**EXERCISE INSTRUCTIONS**
In the records below, find each line with "layout" and copy it.

*** Opening RECORDS FOR THE EXERCISE ***

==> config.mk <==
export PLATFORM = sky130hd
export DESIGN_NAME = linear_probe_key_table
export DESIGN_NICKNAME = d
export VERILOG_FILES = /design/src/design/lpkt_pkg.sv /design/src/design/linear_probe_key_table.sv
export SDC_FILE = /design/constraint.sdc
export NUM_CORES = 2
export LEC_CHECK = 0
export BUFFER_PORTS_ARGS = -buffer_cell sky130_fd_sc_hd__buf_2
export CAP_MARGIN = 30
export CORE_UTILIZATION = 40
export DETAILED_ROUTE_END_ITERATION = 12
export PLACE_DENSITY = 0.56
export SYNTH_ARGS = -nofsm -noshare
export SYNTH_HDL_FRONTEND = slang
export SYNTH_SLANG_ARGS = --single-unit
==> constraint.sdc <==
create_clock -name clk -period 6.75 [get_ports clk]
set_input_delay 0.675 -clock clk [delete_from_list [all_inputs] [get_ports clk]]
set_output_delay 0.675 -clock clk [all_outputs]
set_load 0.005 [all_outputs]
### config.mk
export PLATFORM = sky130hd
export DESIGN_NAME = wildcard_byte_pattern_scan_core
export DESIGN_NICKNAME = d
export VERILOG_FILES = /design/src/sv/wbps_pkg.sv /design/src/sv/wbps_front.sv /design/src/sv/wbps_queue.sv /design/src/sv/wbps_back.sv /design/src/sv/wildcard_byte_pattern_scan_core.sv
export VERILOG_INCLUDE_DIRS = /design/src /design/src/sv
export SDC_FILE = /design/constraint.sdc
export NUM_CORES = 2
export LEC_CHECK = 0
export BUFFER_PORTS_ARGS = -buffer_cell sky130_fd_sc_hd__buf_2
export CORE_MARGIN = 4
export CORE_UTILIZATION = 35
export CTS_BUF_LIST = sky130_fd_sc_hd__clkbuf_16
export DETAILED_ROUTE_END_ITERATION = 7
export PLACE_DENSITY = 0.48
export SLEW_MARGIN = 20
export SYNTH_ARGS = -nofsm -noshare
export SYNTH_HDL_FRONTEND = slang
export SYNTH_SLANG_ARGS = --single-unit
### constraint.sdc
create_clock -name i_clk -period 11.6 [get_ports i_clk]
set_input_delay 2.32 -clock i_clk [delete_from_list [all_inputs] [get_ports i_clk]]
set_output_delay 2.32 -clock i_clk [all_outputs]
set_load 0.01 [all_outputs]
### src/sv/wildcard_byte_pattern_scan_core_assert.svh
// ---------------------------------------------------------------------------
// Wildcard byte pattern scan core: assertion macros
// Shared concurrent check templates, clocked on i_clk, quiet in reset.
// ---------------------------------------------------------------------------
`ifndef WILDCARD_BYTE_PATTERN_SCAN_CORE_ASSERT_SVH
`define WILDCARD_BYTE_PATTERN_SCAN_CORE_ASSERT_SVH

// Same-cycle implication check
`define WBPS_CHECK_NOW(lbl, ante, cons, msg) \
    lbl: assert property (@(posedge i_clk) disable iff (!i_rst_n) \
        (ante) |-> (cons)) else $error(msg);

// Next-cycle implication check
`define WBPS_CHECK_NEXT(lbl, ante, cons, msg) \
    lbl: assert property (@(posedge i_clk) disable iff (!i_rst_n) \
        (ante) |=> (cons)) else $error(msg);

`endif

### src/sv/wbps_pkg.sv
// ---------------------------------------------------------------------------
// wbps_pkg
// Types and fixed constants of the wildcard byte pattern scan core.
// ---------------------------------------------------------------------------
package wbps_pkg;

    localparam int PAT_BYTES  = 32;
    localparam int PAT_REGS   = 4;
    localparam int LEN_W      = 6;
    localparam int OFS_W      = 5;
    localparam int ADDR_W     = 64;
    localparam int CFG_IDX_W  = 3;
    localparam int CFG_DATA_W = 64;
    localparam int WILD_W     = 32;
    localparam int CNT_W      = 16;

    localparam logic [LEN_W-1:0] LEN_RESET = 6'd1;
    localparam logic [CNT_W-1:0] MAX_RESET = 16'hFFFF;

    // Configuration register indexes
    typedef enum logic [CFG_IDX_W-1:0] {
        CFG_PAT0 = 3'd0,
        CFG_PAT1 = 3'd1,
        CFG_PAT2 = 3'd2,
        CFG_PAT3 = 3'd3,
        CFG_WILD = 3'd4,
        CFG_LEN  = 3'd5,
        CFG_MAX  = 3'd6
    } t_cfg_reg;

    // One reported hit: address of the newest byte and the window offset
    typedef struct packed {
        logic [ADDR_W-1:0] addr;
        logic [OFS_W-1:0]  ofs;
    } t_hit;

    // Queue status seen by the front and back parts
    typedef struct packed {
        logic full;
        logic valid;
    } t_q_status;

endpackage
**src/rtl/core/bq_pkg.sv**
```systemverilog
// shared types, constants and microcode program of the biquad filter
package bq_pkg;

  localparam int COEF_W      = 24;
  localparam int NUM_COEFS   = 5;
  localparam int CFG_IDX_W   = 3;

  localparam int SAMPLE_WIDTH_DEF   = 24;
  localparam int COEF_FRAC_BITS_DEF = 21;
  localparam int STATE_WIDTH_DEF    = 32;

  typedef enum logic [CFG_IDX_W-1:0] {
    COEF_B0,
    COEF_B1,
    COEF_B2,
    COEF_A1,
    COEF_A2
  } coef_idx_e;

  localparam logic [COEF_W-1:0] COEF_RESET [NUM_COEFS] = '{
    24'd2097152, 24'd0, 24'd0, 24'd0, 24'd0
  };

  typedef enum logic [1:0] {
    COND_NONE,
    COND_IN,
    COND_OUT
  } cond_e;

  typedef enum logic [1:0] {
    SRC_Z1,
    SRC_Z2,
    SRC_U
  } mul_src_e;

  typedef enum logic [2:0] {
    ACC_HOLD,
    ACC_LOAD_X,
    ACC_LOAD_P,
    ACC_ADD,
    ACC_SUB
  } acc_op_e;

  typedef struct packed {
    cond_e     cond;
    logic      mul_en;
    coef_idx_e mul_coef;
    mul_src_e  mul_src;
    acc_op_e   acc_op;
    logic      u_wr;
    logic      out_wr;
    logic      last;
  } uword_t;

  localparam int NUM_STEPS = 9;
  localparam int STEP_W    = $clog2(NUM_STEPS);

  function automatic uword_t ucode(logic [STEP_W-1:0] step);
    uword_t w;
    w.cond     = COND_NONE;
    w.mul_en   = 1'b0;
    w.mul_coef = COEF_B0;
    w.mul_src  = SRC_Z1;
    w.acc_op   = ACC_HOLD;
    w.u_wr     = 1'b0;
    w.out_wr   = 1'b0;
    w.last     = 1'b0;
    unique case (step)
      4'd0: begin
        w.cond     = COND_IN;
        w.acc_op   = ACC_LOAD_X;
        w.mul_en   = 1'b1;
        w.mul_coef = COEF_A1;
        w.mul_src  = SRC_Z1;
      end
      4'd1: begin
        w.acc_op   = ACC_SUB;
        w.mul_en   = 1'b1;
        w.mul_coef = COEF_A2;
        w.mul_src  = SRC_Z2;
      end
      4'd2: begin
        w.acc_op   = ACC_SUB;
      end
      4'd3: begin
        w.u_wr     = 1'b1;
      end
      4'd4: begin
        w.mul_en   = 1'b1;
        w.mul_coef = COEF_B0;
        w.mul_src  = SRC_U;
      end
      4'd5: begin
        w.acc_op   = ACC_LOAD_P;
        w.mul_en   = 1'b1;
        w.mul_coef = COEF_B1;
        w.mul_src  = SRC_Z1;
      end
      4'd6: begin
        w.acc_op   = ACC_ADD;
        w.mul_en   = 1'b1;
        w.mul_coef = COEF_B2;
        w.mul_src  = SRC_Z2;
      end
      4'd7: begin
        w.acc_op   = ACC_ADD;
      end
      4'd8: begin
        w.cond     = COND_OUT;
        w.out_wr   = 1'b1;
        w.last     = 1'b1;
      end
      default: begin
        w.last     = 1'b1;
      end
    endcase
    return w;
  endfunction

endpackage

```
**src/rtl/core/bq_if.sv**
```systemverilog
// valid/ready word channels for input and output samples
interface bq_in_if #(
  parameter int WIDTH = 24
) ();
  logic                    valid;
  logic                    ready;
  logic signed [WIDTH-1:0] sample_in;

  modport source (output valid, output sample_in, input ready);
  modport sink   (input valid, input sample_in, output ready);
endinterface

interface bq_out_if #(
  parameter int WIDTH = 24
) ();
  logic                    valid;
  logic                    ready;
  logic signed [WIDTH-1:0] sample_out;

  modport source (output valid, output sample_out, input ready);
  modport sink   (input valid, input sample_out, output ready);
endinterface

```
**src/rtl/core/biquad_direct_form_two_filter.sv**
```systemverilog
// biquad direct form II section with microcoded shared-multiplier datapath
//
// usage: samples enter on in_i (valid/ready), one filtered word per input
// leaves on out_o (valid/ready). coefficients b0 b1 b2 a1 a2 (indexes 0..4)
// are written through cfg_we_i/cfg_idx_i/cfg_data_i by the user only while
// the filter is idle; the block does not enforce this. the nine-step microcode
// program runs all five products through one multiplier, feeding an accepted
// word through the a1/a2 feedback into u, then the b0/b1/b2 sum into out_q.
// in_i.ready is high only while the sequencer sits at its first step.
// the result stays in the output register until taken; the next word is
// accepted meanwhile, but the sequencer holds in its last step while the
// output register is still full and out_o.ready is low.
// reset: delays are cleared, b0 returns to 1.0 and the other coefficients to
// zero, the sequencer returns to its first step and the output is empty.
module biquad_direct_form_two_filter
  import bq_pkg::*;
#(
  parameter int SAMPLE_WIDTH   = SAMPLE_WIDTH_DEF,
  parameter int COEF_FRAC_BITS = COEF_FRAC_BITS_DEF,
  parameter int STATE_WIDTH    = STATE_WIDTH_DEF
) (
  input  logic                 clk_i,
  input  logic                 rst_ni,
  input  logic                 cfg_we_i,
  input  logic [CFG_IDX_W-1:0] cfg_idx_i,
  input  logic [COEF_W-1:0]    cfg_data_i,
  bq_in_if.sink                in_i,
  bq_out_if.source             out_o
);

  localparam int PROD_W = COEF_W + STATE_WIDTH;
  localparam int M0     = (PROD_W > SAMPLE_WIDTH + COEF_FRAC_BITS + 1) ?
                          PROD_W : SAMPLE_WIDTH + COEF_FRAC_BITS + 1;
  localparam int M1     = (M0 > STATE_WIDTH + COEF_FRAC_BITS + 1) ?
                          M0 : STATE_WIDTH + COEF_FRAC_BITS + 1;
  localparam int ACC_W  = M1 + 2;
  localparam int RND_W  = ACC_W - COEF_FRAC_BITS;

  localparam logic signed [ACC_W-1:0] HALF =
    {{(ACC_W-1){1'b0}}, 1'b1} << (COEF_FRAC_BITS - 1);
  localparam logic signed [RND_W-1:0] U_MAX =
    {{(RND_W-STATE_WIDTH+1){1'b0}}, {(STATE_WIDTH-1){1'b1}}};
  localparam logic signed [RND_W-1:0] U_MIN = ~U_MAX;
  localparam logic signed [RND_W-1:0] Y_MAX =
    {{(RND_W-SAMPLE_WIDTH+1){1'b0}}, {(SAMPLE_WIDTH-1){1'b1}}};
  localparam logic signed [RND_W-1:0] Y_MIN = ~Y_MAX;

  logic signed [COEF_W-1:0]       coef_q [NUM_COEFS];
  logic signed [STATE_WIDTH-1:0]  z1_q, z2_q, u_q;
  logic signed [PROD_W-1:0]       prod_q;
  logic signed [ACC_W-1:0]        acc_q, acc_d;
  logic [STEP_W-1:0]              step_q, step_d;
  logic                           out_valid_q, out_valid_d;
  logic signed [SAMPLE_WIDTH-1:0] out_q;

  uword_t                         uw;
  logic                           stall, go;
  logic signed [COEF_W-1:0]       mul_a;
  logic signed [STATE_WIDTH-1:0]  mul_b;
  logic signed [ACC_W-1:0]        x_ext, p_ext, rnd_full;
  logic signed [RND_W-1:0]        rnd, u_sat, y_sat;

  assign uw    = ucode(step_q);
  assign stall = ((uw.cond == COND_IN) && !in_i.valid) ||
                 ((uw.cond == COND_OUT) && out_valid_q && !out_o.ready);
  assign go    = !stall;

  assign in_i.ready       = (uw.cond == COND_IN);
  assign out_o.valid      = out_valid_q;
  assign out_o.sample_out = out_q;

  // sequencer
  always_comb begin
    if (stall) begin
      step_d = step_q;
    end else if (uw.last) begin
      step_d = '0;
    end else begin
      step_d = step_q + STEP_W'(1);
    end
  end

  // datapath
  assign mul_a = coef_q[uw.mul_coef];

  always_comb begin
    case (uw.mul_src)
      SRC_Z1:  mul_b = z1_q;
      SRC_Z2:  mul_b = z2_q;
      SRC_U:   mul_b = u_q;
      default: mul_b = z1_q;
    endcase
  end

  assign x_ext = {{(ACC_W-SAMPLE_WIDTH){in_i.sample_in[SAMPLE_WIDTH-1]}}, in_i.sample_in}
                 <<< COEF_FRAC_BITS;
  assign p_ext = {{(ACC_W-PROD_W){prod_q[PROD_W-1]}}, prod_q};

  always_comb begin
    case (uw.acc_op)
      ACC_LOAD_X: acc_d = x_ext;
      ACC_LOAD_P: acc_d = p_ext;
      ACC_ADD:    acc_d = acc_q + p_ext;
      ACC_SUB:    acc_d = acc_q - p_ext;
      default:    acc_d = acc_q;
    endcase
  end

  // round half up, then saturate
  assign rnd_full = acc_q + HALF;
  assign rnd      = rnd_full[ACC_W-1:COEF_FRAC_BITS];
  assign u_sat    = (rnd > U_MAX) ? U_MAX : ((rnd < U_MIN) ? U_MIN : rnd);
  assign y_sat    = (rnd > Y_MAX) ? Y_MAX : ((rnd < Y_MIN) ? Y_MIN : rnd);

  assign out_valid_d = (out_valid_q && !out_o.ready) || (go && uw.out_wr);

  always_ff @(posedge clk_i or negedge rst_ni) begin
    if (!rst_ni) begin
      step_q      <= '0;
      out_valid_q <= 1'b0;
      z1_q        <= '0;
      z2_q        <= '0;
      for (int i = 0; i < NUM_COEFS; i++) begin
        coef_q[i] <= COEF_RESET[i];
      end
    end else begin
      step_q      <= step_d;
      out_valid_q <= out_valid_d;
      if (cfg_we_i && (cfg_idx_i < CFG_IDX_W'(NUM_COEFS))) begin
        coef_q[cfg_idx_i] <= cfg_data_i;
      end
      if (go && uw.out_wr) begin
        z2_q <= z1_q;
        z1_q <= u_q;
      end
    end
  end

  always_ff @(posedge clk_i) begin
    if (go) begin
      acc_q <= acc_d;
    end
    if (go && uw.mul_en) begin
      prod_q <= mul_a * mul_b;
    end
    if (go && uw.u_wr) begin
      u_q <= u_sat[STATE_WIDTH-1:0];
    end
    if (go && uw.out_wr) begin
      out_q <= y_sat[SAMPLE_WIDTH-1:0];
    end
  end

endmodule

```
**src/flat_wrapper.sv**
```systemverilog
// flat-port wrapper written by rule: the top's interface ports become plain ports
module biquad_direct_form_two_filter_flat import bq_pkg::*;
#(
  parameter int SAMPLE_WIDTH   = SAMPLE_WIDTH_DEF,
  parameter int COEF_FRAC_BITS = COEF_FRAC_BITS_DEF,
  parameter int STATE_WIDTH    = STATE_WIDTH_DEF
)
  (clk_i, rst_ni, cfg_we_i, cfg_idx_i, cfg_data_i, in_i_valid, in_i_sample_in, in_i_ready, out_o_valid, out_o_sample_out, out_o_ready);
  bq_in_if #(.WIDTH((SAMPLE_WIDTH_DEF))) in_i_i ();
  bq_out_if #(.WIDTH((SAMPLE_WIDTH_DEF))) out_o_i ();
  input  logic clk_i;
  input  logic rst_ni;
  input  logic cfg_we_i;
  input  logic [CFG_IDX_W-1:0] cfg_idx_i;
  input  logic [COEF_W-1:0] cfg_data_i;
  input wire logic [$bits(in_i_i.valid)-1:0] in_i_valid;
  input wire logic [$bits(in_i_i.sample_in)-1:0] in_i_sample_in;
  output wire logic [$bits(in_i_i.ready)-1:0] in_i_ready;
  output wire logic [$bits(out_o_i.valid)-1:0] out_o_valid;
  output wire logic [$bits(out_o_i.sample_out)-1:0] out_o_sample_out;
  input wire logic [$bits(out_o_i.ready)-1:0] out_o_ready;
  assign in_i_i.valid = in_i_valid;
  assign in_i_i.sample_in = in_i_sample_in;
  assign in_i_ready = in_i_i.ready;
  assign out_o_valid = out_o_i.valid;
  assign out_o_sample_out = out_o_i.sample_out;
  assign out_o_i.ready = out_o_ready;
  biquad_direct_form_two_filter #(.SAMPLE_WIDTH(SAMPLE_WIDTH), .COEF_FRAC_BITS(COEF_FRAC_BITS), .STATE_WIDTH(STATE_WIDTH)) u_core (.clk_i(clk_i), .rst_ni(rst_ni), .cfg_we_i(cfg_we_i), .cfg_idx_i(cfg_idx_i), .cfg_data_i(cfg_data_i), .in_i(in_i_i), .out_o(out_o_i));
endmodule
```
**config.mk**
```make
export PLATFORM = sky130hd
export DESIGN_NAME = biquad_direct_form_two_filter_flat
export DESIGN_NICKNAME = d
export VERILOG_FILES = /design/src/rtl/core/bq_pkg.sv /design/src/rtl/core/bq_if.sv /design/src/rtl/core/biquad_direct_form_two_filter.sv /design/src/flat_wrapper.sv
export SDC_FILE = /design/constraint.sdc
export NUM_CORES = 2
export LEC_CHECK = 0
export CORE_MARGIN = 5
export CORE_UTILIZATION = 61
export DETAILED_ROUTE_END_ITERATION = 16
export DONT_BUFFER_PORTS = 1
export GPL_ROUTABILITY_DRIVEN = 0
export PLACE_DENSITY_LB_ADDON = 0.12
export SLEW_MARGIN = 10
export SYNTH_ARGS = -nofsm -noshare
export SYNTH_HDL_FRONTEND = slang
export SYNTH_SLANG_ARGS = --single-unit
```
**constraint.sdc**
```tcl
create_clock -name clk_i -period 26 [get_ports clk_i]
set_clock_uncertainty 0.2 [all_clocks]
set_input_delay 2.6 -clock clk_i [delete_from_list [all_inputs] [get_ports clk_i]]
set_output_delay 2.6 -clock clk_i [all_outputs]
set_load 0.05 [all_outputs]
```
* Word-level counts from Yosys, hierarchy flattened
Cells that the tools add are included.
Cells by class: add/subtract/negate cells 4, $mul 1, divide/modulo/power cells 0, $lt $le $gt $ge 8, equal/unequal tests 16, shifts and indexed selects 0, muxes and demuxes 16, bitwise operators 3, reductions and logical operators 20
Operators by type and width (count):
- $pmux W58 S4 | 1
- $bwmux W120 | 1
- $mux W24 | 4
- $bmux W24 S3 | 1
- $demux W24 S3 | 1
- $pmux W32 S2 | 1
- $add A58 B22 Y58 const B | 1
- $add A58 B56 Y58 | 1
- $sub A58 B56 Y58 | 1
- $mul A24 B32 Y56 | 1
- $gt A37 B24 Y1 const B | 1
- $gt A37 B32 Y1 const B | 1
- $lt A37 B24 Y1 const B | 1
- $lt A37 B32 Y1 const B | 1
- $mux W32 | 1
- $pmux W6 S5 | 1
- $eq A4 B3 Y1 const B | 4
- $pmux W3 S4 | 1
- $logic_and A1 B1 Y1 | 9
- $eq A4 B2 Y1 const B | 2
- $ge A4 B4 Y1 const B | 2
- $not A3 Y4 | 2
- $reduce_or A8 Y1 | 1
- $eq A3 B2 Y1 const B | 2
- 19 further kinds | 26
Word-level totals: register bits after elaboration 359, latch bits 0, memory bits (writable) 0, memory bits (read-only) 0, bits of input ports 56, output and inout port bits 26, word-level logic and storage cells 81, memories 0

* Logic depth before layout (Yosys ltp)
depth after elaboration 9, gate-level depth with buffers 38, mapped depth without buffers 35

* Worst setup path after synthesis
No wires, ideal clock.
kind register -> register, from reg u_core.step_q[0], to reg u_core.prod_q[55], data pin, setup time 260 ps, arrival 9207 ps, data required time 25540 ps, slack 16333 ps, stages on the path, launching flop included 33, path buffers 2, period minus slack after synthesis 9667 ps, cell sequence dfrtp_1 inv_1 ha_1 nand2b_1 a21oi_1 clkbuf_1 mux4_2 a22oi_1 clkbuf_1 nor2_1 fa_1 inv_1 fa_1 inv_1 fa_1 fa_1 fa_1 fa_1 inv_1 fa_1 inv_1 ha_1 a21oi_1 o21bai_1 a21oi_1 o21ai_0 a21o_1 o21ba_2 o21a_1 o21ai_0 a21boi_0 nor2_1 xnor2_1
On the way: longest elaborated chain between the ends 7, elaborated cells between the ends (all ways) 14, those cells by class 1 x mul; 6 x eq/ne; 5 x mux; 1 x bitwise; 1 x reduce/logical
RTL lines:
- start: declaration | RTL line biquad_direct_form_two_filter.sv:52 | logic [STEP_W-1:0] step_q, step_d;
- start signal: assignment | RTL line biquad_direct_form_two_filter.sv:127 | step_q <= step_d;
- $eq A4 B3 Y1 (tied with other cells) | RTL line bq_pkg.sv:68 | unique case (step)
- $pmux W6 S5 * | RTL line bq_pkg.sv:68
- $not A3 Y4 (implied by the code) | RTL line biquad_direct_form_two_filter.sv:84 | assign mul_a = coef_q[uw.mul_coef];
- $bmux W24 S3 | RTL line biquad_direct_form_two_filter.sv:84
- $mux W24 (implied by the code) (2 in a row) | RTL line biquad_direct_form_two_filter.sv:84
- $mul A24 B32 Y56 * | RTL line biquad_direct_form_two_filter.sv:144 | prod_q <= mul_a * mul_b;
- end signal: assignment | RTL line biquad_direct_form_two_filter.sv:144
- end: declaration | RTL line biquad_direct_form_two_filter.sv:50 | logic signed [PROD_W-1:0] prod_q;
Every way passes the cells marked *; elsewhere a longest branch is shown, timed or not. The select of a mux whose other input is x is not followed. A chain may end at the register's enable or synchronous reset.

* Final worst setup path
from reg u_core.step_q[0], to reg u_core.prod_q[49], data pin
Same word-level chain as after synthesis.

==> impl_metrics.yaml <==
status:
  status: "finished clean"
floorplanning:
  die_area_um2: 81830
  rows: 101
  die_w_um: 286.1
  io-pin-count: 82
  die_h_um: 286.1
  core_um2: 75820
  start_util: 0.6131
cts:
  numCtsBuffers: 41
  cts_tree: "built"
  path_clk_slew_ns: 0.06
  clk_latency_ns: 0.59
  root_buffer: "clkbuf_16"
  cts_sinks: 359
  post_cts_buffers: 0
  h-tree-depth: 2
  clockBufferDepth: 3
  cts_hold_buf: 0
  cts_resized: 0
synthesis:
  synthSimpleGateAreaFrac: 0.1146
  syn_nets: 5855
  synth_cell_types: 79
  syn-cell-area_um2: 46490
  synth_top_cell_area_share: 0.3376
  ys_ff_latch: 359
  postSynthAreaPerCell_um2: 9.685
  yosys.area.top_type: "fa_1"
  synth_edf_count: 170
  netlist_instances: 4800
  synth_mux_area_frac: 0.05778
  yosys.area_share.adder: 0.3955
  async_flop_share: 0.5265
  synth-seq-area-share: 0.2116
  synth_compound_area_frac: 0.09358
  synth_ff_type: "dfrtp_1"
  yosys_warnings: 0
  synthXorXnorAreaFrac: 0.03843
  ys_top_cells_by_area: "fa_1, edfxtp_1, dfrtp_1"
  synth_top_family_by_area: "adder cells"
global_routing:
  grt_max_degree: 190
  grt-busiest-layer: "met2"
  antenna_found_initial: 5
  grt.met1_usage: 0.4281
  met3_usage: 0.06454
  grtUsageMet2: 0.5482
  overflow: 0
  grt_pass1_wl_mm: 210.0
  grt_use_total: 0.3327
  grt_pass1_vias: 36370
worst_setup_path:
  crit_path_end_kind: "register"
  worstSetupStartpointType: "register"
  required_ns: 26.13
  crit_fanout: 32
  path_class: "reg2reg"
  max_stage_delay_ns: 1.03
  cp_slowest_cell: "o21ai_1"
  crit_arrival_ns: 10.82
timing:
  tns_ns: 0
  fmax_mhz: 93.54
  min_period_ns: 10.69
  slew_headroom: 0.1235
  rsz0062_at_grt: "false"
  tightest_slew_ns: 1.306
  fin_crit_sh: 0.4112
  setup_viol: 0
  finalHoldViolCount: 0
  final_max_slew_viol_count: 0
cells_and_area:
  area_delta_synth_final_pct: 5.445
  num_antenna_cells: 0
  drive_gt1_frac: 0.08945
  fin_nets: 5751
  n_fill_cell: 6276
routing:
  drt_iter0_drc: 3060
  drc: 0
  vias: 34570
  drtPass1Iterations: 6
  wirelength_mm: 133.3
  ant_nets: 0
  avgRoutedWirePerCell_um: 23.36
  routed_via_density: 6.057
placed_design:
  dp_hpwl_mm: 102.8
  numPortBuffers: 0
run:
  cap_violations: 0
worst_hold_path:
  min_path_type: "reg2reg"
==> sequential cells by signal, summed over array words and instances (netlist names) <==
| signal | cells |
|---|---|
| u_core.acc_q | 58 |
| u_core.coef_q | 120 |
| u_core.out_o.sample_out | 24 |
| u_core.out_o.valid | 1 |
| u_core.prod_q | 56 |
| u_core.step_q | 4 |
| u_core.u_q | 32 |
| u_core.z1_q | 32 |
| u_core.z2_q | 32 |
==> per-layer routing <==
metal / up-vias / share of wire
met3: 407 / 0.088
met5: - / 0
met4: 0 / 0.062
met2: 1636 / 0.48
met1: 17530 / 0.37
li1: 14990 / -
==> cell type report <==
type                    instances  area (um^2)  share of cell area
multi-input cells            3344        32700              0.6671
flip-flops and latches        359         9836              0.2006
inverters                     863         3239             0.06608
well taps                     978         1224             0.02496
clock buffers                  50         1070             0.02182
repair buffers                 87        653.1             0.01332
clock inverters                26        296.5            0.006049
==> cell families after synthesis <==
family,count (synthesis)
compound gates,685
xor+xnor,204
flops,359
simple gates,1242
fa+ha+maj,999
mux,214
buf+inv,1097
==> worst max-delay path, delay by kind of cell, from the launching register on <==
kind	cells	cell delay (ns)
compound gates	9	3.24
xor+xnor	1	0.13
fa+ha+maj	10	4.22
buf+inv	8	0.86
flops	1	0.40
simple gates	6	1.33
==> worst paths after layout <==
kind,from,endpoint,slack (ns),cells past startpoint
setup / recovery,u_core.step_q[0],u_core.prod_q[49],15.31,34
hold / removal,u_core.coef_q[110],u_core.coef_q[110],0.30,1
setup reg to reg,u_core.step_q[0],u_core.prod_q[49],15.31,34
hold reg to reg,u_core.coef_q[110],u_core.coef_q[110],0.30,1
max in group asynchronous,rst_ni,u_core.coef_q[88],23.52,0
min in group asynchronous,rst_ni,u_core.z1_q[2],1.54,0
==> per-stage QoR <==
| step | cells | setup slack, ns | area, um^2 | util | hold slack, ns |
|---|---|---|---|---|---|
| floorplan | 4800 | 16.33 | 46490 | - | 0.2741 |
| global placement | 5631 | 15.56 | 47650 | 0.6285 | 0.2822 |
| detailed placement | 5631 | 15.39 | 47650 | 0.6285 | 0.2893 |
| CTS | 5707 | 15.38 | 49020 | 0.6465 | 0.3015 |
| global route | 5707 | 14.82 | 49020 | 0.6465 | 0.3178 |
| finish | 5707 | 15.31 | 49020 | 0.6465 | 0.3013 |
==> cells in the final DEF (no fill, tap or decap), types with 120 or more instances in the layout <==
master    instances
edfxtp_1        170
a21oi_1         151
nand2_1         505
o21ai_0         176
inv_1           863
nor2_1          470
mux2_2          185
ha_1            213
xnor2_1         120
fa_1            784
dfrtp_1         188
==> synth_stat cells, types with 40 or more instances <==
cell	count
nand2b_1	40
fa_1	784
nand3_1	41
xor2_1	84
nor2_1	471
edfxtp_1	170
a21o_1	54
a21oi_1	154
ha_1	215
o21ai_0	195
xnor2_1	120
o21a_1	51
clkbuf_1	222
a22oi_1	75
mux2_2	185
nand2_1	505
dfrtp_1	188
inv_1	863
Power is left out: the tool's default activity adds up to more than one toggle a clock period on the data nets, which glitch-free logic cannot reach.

*** Closing RECORDS FOR THE EXERCISE ***

**TASK SOLUTION**
* Logic depth before layout (Yosys ltp)
==> worst paths after layout <==
==> cells in the final DEF (no fill, tap or decap), types with 120 or more instances in the layout <==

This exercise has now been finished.